Verbraucher: Provider versprechen zuviel
Jun,03
at08:41
byadmin
Wer in einem Ballungsgebiet wohnt und regelmässig das Internet nutzt kennt es vielleicht: Das Internet lahmt. Gerade abends zu den Stosszeiten kommt vieles von dem was vor Unterzeichnung des Vertrages versprochen wurde nicht beim Kunden an.
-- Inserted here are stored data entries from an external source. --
==> design/flow/design.v <==
		module cordic_vec(clk,a0,b0,r,ang);
input signed[15:0]a0,b0;
input clk;
  output signed [15:0]r,ang;
  wire signed [15:0] a1,a2,a3,a4,a5,a6,a7,a8,a9,a10,a11,a12,a13,a14,a15,a16;
  wire signed [15:0] b1,b2,b3,b4,b5,b6,b7,b8,b9,b10,b11,b12,b13,b14,b15,b16;
  wire signed [15:0] angle_x1,angle_x2,angle_x3,angle_x4,angle_x5,angle_x6,angle_x7,angle_x8,angle_x9,angle_x10,angle_x11,angle_x12,angle_x13,angle_x14,angle_x15,angle_x16;
wire signed [15:0] v = 16'd0607;
  vec k1(clk,a0,b0,b0,4'b0,16'b0,a1,b1,angle_x1);
  vec k2(clk,a1,b1,b1,4'd1,angle_x1,a2,b2,angle_x2);
  vec k3(clk,a2,b2,b2,4'd2,angle_x2,a3,b3,angle_x3);
  vec k4(clk,a3,b3,b3,4'd3,angle_x3,a4,b4,angle_x4);
  vec k5(clk,a4,b4,b4,4'd4,angle_x4,a5,b5,angle_x5);
  vec k6(clk,a5,b5,b5,4'd5,angle_x5,a6,b6,angle_x6);
  vec k7(clk,a6,b6,b6,4'd6,angle_x6,a7,b7,angle_x7);
  vec k8(clk,a7,b7,b7,4'd7,angle_x7,a8,b8,angle_x8);
  vec k9(clk,a8,b8,b8,4'd8,angle_x8,a9,b9,angle_x9);
  vec k10(clk,a9,b9,b9,4'd9,angle_x9,a10,b10,angle_x10);
  vec k11(clk,a10,b10,b10,4'd10,angle_x10,a11,b11,angle_x11);
  vec k12(clk,a11,b11,b11,4'd11,angle_x11,a12,b12,angle_x12);
  vec k13(clk,a12,b12,b12,4'd12,angle_x12,a13,b13,angle_x13);
  vec k14(clk,a13,b13,b13,4'd13,angle_x13,a14,b14,angle_x14);
  vec k15(clk,a14,b14,b14,4'd14,angle_x14,a15,b15,angle_x15);
  vec k16(clk,a15,b15,b15,4'd15,angle_x15,a16,b16,angle_x16);
assign  r=v*a16/1000;
assign ang=angle_x16;
endmodule
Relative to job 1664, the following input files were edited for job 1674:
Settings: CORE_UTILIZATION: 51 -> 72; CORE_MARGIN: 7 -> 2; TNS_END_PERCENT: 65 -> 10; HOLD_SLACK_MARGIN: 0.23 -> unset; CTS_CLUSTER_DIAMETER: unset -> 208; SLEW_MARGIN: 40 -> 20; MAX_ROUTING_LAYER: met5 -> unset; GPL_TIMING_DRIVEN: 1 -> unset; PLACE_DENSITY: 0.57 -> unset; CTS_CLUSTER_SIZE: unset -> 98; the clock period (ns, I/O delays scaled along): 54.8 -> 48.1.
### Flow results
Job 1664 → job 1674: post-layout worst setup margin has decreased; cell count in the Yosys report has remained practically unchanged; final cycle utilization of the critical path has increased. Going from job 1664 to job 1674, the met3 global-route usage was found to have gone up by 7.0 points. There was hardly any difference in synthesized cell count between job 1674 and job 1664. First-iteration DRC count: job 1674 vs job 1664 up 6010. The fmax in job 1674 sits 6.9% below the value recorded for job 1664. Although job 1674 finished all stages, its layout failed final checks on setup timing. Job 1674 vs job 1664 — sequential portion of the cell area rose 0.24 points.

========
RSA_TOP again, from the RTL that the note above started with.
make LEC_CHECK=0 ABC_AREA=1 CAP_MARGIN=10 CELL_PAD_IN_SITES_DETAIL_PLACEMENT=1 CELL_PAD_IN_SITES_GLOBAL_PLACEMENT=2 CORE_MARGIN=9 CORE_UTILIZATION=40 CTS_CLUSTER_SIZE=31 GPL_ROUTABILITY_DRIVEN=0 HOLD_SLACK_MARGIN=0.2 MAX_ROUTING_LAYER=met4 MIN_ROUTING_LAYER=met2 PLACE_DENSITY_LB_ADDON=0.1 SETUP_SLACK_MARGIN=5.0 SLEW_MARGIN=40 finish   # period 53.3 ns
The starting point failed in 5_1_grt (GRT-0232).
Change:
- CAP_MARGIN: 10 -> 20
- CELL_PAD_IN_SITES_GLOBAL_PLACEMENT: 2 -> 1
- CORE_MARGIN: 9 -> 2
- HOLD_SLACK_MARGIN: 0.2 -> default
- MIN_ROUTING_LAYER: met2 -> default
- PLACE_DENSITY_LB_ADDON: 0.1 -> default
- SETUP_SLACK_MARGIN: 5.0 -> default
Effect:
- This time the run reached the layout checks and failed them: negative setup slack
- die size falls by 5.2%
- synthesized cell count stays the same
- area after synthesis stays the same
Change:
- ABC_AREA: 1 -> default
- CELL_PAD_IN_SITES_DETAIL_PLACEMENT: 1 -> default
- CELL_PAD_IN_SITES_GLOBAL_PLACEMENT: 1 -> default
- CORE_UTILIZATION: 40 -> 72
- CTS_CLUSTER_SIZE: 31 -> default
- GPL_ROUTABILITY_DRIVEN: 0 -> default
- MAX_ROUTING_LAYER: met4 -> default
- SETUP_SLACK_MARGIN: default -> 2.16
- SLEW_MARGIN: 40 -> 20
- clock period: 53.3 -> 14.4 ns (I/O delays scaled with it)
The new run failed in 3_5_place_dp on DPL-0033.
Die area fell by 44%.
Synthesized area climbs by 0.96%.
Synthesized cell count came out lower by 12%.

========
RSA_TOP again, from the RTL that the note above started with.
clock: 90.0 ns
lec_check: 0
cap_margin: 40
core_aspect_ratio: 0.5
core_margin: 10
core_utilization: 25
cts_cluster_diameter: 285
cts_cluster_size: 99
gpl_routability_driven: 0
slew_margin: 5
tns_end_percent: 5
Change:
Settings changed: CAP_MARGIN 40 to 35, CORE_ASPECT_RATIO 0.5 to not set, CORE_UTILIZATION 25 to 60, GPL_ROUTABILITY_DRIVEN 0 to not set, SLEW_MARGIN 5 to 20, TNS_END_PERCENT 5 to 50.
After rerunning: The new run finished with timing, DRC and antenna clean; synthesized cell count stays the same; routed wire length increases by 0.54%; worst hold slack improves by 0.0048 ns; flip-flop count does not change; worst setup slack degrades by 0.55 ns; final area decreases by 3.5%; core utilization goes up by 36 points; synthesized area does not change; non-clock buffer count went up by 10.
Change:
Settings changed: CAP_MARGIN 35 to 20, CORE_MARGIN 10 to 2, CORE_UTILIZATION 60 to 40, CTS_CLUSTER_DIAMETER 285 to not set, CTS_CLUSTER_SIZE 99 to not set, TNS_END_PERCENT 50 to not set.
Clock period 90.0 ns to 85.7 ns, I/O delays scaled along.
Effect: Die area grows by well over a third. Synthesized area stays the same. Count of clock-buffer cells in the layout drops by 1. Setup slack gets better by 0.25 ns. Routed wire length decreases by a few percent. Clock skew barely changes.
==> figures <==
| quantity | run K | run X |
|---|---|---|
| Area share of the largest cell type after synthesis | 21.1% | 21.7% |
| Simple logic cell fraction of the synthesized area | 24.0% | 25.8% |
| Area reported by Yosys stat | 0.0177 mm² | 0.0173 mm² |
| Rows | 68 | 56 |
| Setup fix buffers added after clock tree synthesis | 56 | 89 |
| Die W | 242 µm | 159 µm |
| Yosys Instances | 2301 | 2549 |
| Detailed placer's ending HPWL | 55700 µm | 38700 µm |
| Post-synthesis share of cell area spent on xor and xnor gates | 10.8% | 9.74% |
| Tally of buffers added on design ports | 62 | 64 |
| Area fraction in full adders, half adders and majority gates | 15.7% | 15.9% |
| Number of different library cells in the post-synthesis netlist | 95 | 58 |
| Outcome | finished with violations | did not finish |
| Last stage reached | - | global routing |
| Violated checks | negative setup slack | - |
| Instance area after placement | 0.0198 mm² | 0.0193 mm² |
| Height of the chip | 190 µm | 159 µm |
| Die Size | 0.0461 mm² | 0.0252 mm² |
<file path="flow/design.v">
`timescale 1ns / 1ps
module CPU_Set(
    input CLK,
	 input reset,
	 input [15:0]camera,
	 input [15:0] move_command,
	 input [15:0] data_out,
	 output reg [23:0] memory_location,
	 output reg [15:0] memory_input,
	 output reg [127:0] display,
	 output reg write_memory
    );
    parameter [14:0] termination_line = 15'd22;
	 parameter [4:0] stall = 5'd0;
    parameter [4:0] store = 5'd1;
    parameter [4:0] add = 5'd2;
    parameter [4:0] sub = 5'd3;
    parameter [4:0] move = 5'd4;
    parameter [4:0] sll = 5'd5;
    parameter [4:0] srl = 5'd6;
    parameter [4:0] load_hi_reg = 5'd7;
    parameter [4:0] load_lo_reg = 5'd8;
    parameter [4:0] jump = 5'd9;
    parameter [4:0] set_servo = 5'd10;
    parameter [4:0] load_cam = 5'd11;
    parameter [4:0] move_buffer = 5'd12;
    parameter [4:0] bne = 5'd13;
    parameter [4:0] beq = 5'd14;
    parameter [4:0] slt = 5'd15;
    parameter [4:0] AND = 5'd16;
    parameter [4:0] OR = 5'd17;
    parameter [4:0] NOT = 5'd18;
    parameter [4:0] load = 5'd19;
    parameter [4:0] loadl = 5'd20;
    parameter [4:0] storel = 5'd21;
    parameter [1:0] phase0 = 2'b00;
    parameter [1:0] phase1 = 2'b01;
    parameter [1:0] phase2 = 2'b10;
    parameter [2:0] reg0 = 3'b000;
    parameter [2:0] reg1 = 3'b001;
    parameter [2:0] reg2 = 3'b010;
    parameter [2:0] reg3 = 3'b011;
    parameter [2:0] reg4 = 3'b100;
    parameter [2:0] reg5 = 3'b101;
    parameter [2:0] reg6 = 3'b110;    
	 reg [15:0] word;
	 reg [14:0] pc_counter;
	 reg [7:0] right_servo;  
	 reg [7:0] left_servo;
	 reg [7:0] hi_part;
	 reg [2:0] reg_to_store;
	 reg [1:0] phase;
	 reg memory_flag;
	 reg memory_ready;
	 reg load_store;  
	 reg [15:0] r0;
	 reg [15:0] r1;
	 reg [15:0] r2;
	 reg [15:0] r3;
	 reg [15:0] r4;
	 reg [15:0] r5;
	 reg [15:0] r6;
	 reg [15:0] r7;
	 reg [15:0] tempA;
	 reg [15:0] tempB;
	 reg [10:0] jump_amount;  
	 always@(posedge CLK)
	 begin 
		if(reset)
		begin
			word <= 16'b0;
			pc_counter <= 15'b0;
			right_servo <= 8'b0;
			left_servo <= 8'b0;
			hi_part <= 8'b0;
			reg_to_store <= 3'b0;
			phase <= 2'b11;
			memory_flag <= 1'b0;
			memory_ready <= 1'b0;
			write_memory <= 1'b0;
			load_store <= 1'b1;
			r0 <= 16'b0;
			r1 <= 16'b0;
			r2 <= 16'b0;
			r3 <= 16'b0;
			r4 <= 16'b0;
			r5 <= 16'b0;
			r6 <= 16'b0;
			r7 <= 16'b0;
			jump_amount <= 11'b0;
			memory_location <= 24'b0;
			memory_input <= 16'b0;
			display <= 128'b0;
		end
		else
		begin
		if(pc_counter > termination_line )
            phase <= phase0;
		else
			phase <= phase + 1'b1;	
        case(phase) 
            phase0:
            begin 
					word <= data_out;
					if(memory_flag)
					begin
					  case(reg_to_store)
							reg0: memory_input <= r0;
							reg1:	memory_input <= r1;
							reg2:	memory_input <= r2;
							reg3:	memory_input <= r3;
							reg4:	memory_input <= r4;
							reg5:	memory_input <= r5;
							reg6:	memory_input <= r6;
							default: memory_input <= r7;
					  endcase	
					  memory_ready <= 1'b1;
					end
					else if(data_out[15:11] == loadl)
					begin
						memory_location <= {16'b0, data_out[7:0]};
						memory_ready <= 1'b1;
						reg_to_store <= data_out[10:8];
						load_store <= 1'b1;
					end
					else if(data_out[15:11] == storel)
					begin
						memory_location <= {16'b0, data_out[7:0]};
						memory_ready <= 1'b1;
						load_store <= 1'b0;
						write_memory <= 1'b1;
						case(data_out[10:8])
							reg0: memory_input <= r0;
							reg1:	memory_input <= r1;
							reg2:	memory_input <= r2;
							reg3:	memory_input <= r3;
							reg4:	memory_input <= r4;
							reg5:	memory_input <= r5;
							reg6:	memory_input <= r6;
							default: memory_input <= r7;
					  endcase	
					end
            end
            phase1:
            begin
                if(memory_flag)
                begin
                  write_memory <= ~(load_store);
						memory_location <= {hi_part,word};
						hi_part <= 1'b0;
						memory_flag <= 1'b0;
                end
                else 
                begin
						case(word[15:11])  
							load:
							begin
								 memory_flag <= 1'b1;
								 load_store <= 1'b1;
								 reg_to_store <= word[10:8];
								 hi_part <= word[7:0];
							end
							store:
							begin
								 memory_flag <= 1'b1;
								 load_store <= 1'b0;
								 reg_to_store <= word[10:8];
								 hi_part <= word[7:0];
							end
							add:
							begin
								 case(word[7:5]) 
									  reg0: tempA = r0; 
									  reg1: tempA = r1; 
									  reg2: tempA = r2; 
									  reg3: tempA = r3; 
									  reg4: tempA = r4; 
									  reg5: tempA = r5; 
									  reg6: tempA = r6; 
									  default: tempA = r7;
								 endcase					
								 case(word[4:2]) 
									  reg0: tempB = r0; 
									  reg1: tempB = r1; 
									  reg2: tempB = r2; 
									  reg3: tempB = r3; 
									  reg4: tempB = r4; 
									  reg5: tempB = r5; 
									  reg6: tempB = r6; 
									  default: tempB = r7;
								 endcase					
								 case(word[10:8]) 
									  reg0: r0 <= tempA + tempB;  
									  reg1: r1 <= tempA + tempB;
									  reg2: r2 <= tempA + tempB;
									  reg3: r3 <= tempA + tempB;
									  reg4: r4 <= tempA + tempB;
									  reg5: r5 <= tempA + tempB;
									  reg6: r6 <= tempA + tempB;
									  default: r7 <= tempA + tempB;
								 endcase					
							end
							sub:
							begin
								 case(word[7:5]) 
									  reg0: tempA = r0; 
									  reg1: tempA = r1; 
									  reg2: tempA = r2; 
									  reg3: tempA = r3; 
									  reg4: tempA = r4; 
									  reg5: tempA = r5; 
									  reg6: tempA = r6; 
									  default: tempA = r7;
								 endcase					
								 case(word[4:2]) 
									  reg0: tempB= r0; 
									  reg1: tempB = r1; 
									  reg2: tempB = r2; 
									  reg3: tempB = r3; 
									  reg4: tempB = r4; 
									  reg5: tempB = r5; 
									  reg6: tempB = r6; 
									  default: tempB = r7;
								 endcase					
								 case(word[10:8]) 
									  reg0: r0 <= tempA - tempB;  
									  reg1: r1 <= tempA - tempB;
									  reg2: r2 <= tempA - tempB;
									  reg3: r3 <= tempA - tempB;
									  reg4: r4 <= tempA - tempB;
									  reg5: r5 <= tempA - tempB;
									  reg6: r6 <= tempA - tempB;
									  default: r7 <= tempA - tempB;
								 endcase
							end
							move:
							begin
								 case(word[7:5]) 
									  reg0: tempA = r0; 
									  reg1: tempA = r1; 
									  reg2: tempA = r2; 
									  reg3: tempA = r3; 
									  reg4: tempA = r4; 
									  reg5: tempA = r5; 
									  reg6: tempA = r6; 
									  default: tempA = r7;
								 endcase					
								 case(word[10:8]) 
									  reg0: r0 <= tempA;
									  reg1: r1 <= tempA;
									  reg2: r2 <= tempA;
									  reg3: r3 <= tempA;
									  reg4: r4 <= tempA;
									  reg5: r5 <= tempA;
									  reg6: r6 <= tempA;
									  default: r7 <= tempA;
								 endcase
							end
							sll:
							begin
								 case(word[7:5]) 
									  reg0: tempA = r0 << word[4:1]; 
									  reg1: tempA = r1 << word[4:1]; 
									  reg2: tempA = r2 << word[4:1]; 
									  reg3: tempA = r3 << word[4:1]; 
									  reg4: tempA = r4 << word[4:1]; 
									  reg5: tempA = r5 << word[4:1]; 
									  reg6: tempA = r6 << word[4:1]; 
									  default: tempA = r7 << word[4:1];
								 endcase					
								 case(word[10:8]) 
									  reg0: r0 <= tempA;
									  reg1: r1 <= tempA;
									  reg2: r2 <= tempA;
									  reg3: r3 <= tempA;
									  reg4: r4 <= tempA;
									  reg5: r5 <= tempA;
									  reg6: r6 <= tempA;
									  default: r7 <= tempA;
								 endcase
							end
							srl:
							begin
								 case(word[7:5]) 
									  reg0: tempA = r0 >> word[4:1]; 
									  reg1: tempA = r1 >> word[4:1]; 
									  reg2: tempA = r2 >> word[4:1]; 
									  reg3: tempA = r3 >> word[4:1]; 
									  reg4: tempA = r4 >> word[4:1]; 
									  reg5: tempA = r5 >> word[4:1]; 
									  reg6: tempA = r6 >> word[4:1]; 
									  default: tempA = r7 >> word[4:1];
								 endcase					
								 case(word[10:8]) 
									  reg0: r0 <= tempA;
									  reg1: r1 <= tempA;
									  reg2: r2 <= tempA;
									  reg3: r3 <= tempA;
									  reg4: r4 <= tempA;
									  reg5: r5 <= tempA;
									  reg6: r6 <= tempA;
									  default: r7 <= tempA;
								 endcase
							end
							load_hi_reg:
							begin
								 case(word[10:8]) 
									  reg0: r0[15:8] <= word[7:0];
									  reg1: r1[15:8] <= word[7:0];
									  reg2: r2[15:8] <= word[7:0];
									  reg3: r3[15:8] <= word[7:0];
									  reg4: r4[15:8] <= word[7:0];
									  reg5: r5[15:8] <= word[7:0];
									  reg6: r6[15:8] <= word[7:0];
									  default: r7[15:8] <= word[7:0];
								 endcase
							end
							load_lo_reg:
							begin
								 case(word[10:8]) 
									  reg0: r0[7:0] <= word[7:0];
									  reg1: r1[7:0] <= word[7:0];
									  reg2: r2[7:0] <= word[7:0];
									  reg3: r3[7:0] <= word[7:0];
									  reg4: r4[7:0] <= word[7:0];
									  reg5: r5[7:0] <= word[7:0];
									  reg6: r6[7:0] <= word[7:0];
									  default: r7[7:0] <= word[7:0];
								 endcase
							end
							jump:
							begin
								 jump_amount <= word[10:0];
							end
							set_servo:
							begin
								 case(word[10:8]) 
									  reg0:
									  begin
											right_servo <= r0[7:0];
											left_servo <= r0[15:8];
									  end
									  reg1:
									  begin
											right_servo <= r1[7:0];
											left_servo <= r1[15:8];
									  end
									  reg2:
									  begin
											right_servo <= r2[7:0];
											left_servo <= r2[15:8];
									  end
									  reg3:
									  begin
											right_servo <= r3[7:0];
											left_servo <= r3[15:8];
									  end
									  reg4:
									  begin
											right_servo <= r4[7:0];
											left_servo <= r4[15:8];
									  end
									  reg5:
									  begin
											right_servo <= r5[7:0];
											left_servo <= r5[15:8];
									  end
									  reg6:
									  begin
											right_servo <= r6[7:0];
											left_servo <= r6[15:8];
									  end
									  default:
									  begin
											right_servo <= r7[7:0];
											left_servo <= r7[15:8];
									  end
								 endcase
							end
							load_cam:
							begin
								 case(word[10:8]) 
									  reg0: r0 <= camera;
									  reg1: r1 <= camera;
									  reg2: r2 <= camera;
									  reg3: r3 <= camera;
									  reg4: r4 <= camera;
									  reg5: r5 <= camera;
									  reg6: r6 <= camera;
									  default: r7 <= camera;
								 endcase
							end
							move_buffer:
							begin
								 case(word[10:8]) 
									  reg0: r0 <= move_command;
									  reg1: r1 <= move_command;
									  reg2: r2 <= move_command;
									  reg3: r3 <= move_command;
									  reg4: r4 <= move_command;
									  reg5: r5 <= move_command;
									  reg6: r6 <= move_command;
									  default: r7 <= move_command;
								 endcase
							end
							bne:
							begin
								 case(word[10:8]) 
									  reg0: tempA = r0; 
									  reg1: tempA = r1; 
									  reg2: tempA = r2; 
									  reg3: tempA = r3; 
									  reg4: tempA = r4; 
									  reg5: tempA = r5; 
									  reg6: tempA = r6; 
									  default: tempA = r7;
								 endcase					
								 case(word[7:5]) 
									  reg0: tempB= r0; 
									  reg1: tempB = r1; 
									  reg2: tempB = r2; 
									  reg3: tempB = r3; 
									  reg4: tempB = r4; 
									  reg5: tempB = r5; 
									  reg6: tempB = r6; 
									  default: tempB = r7;
								 endcase		
								 if(tempA != tempB)
								 begin
									  jump_amount <= {6'b0, word[4:0]};
								 end
								 else
								 begin
									  jump_amount <= 11'b0;
								 end
							end
							beq:
							begin
								 case(word[10:8]) 
									  reg0: tempA = r0; 
									  reg1: tempA = r1; 
									  reg2: tempA = r2; 
									  reg3: tempA = r3; 
									  reg4: tempA = r4; 
									  reg5: tempA = r5; 
									  reg6: tempA = r6; 
									  default: tempA = r7;
								 endcase					
								 case(word[7:5]) 
									  reg0: tempB = r0; 
									  reg1: tempB = r1; 
									  reg2: tempB = r2; 
									  reg3: tempB = r3; 
									  reg4: tempB = r4; 
									  reg5: tempB = r5; 
									  reg6: tempB = r6; 
									  default: tempB = r7;
								 endcase		
								 if(tempA == tempB)
								 begin
									  jump_amount <= {6'b0 , word[4:0]};
								 end
								 else
								 begin
									  jump_amount <= 11'b0;
								 end
							end
							slt:
							begin
								 case(word[7:5]) 
									  reg0: tempA = r0; 
									  reg1: tempA = r1; 
									  reg2: tempA = r2; 
									  reg3: tempA = r3; 
									  reg4: tempA = r4; 
									  reg5: tempA = r5; 
									  reg6: tempA = r6; 
									  default: tempA = r7;
								 endcase					
								 case(word[4:2]) 
									  reg0: tempB = r0; 
									  reg1: tempB = r1; 
									  reg2: tempB = r2; 
									  reg3: tempB = r3; 
									  reg4: tempB = r4; 
									  reg5: tempB = r5; 
									  reg6: tempB = r6; 
									  default: tempB = r7;
								 endcase		
								 case(word[10:8]) 
									  reg0: r0 <= tempA < tempB;
									  reg1: r1 <= tempA < tempB;
									  reg2: r2 <= tempA < tempB;
									  reg3: r3 <= tempA < tempB;
									  reg4: r4 <= tempA < tempB;
									  reg5: r5 <= tempA < tempB;
									  reg6: r6 <= tempA < tempB;
									  default: r7 <= tempA < tempB;
								 endcase
							end
							AND:
							begin
								 case(word[7:5]) 
									  reg0: tempA = r0; 
									  reg1: tempA = r1; 
									  reg2: tempA = r2; 
									  reg3: tempA = r3; 
									  reg4: tempA = r4; 
									  reg5: tempA = r5; 
									  reg6: tempA = r6; 
									  default: tempA = r7;
								 endcase					
								 case(word[4:2]) 
									  reg0: tempB = r0; 
									  reg1: tempB = r1; 
									  reg2: tempB = r2; 
									  reg3: tempB = r3; 
									  reg4: tempB = r4; 
									  reg5: tempB = r5; 
									  reg6: tempB = r6; 
									  default: tempB = r7;
								 endcase		
								 case(word[10:8]) 
									  reg0: r0 <= tempA & tempB;
									  reg1: r1 <= tempA & tempB;
									  reg2: r2 <= tempA & tempB;
									  reg3: r3 <= tempA & tempB;
									  reg4: r4 <= tempA & tempB;
									  reg5: r5 <= tempA & tempB;
									  reg6: r6 <= tempA & tempB;
									  default: r7 <= tempA & tempB;
								 endcase
							end
							OR:
							begin
								 case(word[7:5]) 
									  reg0: tempA = r0; 
									  reg1: tempA = r1; 
									  reg2: tempA = r2; 
									  reg3: tempA = r3; 
									  reg4: tempA = r4; 
									  reg5: tempA = r5; 
									  reg6: tempA = r6; 
									  default: tempA = r7;
								 endcase					
								 case(word[4:2]) 
									  reg0: tempB = r0; 
									  reg1: tempB = r1; 
									  reg2: tempB = r2; 
									  reg3: tempB = r3; 
									  reg4: tempB = r4; 
									  reg5: tempB = r5; 
									  reg6: tempB = r6; 
									  default: tempB = r7;
								 endcase		
								 case(word[10:8]) 
									  reg0: r0 <= tempA | tempB;
									  reg1: r1 <= tempA | tempB;
									  reg2: r2 <= tempA | tempB;
									  reg3: r3 <= tempA | tempB;
									  reg4: r4 <= tempA | tempB;
									  reg5: r5 <= tempA | tempB;
									  reg6: r6 <= tempA | tempB;
									  default: r7 <= tempA | tempB;
								 endcase
							end
							NOT:
							begin
								 case(word[7:5]) 
									  reg0: tempA = r0; 
									  reg1: tempA = r1; 
									  reg2: tempA = r2; 
									  reg3: tempA = r3; 
									  reg4: tempA = r4; 
									  reg5: tempA = r5; 
									  reg6: tempA = r6; 
									  default: tempA = r7;
								 endcase
								 case(word[10:8]) 
									  reg0: r0 <= ~(tempA);
									  reg1: r1 <= ~(tempA);
									  reg2: r2 <= ~(tempA);
									  reg3: r3 <= ~(tempA);
									  reg4: r4 <= ~(tempA);
									  reg5: r5 <= ~(tempA);
									  reg6: r6 <= ~(tempA);
									  default: r7 <= ~(tempA);
								 endcase
							end
							storel:
							begin
								write_memory <= 1'b0;
							end
							default:
							begin
							end
						endcase
               end
            end
            phase2:
				begin
					write_memory <= 1'b0;
					if (memory_ready && load_store)
					begin
						memory_ready <= 1'b0;
						case(reg_to_store)
							reg0: r0 <= data_out;
							reg1:	r1 <= data_out;
							reg2:	r2 <= data_out;
							reg3:	r3 <= data_out;
							reg4:	r4 <= data_out;
							reg5:	r5 <= data_out;
							reg6:	r6 <= data_out;
							default: r7 <= data_out;
						endcase
					end
					if(jump_amount > 1'b0)
					begin
						if(jump_amount[0] == 1'b1)
						begin
							memory_location <= {9'b0,pc_counter - jump_amount[10:1]};
							pc_counter <= pc_counter - jump_amount[10:1];
						end
						else
						begin
							memory_location <= {9'b0,pc_counter + jump_amount[10:1]};
							pc_counter <= pc_counter + jump_amount[10:1];
						end
						jump_amount <= 11'b0;
					end
					else
					begin
						memory_location <= {9'b0,pc_counter + 1'b1};
						pc_counter <= pc_counter + 1'b1;
					end
				end
            default:  
            begin
					display <= {r7,r6,r5,r4,r3,r2,r1,r0};
            end				
        endcase
	 end
		end
endmodule
</file>
==> run.sh <==
#!/bin/bash
# the make line also repeats each setting of config.mk as NAME=value (left out here)
make -C /OpenROAD-flow-scripts/flow DESIGN_CONFIG=/design/flow/config.mk WORK_HOME=/design/flow/orfs CLKGATE_MAP_FILE= finish
==> config.mk <==
export PLATFORM = sky130hd
export DESIGN_NAME = top
export DESIGN_NICKNAME = top
export VERILOG_FILES = /design/flow/design.v
export SDC_FILE = /design/flow/constraint.sdc
export NUM_CORES = 4
export LEC_CHECK = 0
export ABC_AREA = 0
export CAP_MARGIN = 10
export CORE_MARGIN = 2
export CORE_UTILIZATION = 72
export CTS_CLUSTER_DIAMETER = 88
export CTS_CLUSTER_SIZE = 50
export GPL_ROUTABILITY_DRIVEN = 0
export PLACE_DENSITY = 0.64
export SETUP_SLACK_MARGIN = -0.05
export SLEW_MARGIN = 20
==> constraint.sdc <==
create_clock -name core_clock -period 3.14 [get_ports {clk}]
set_input_delay 0.6280 -clock core_clock [delete_from_list [all_inputs] [get_ports {clk}]]
set_output_delay 0.6280 -clock core_clock [all_outputs]
set_load 0.01 [all_outputs]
Dabei werben die DSL-Anbieter mit Leitungskapazitäten, von denen wir kaum zu träumen wagen. Es handelt sich bei den vielsagenden Nummern – 3.000, 6.000, 16.000 plus Varianten – gar nicht um Übertragungsraten, sondern um Namen. Das muss man immer wieder feststellen. Als eine Art Bestellnummern müsste man die Geschwindigkeiten ansehen. Das erspart manche enttäuschte Erwartung. Denn die Geschwindigkeitsangaben, mit der die DSL-Anbieter werben, sind keine Zusicherung einer Eigenschaft, sondern unerreichtes Limit. Lässt sich beim kurz verzögerten Aufruf einer Website noch ein Auge zudrücken, so ist der Spaß am Ende, wenn Videos über die Leitung holpern. Da bricht, trotz angeblich rasanter Internetverbindung, plötzlich die Bandbreite ein, und das Online-Video wird zum Standbild mit Audiofragmenten.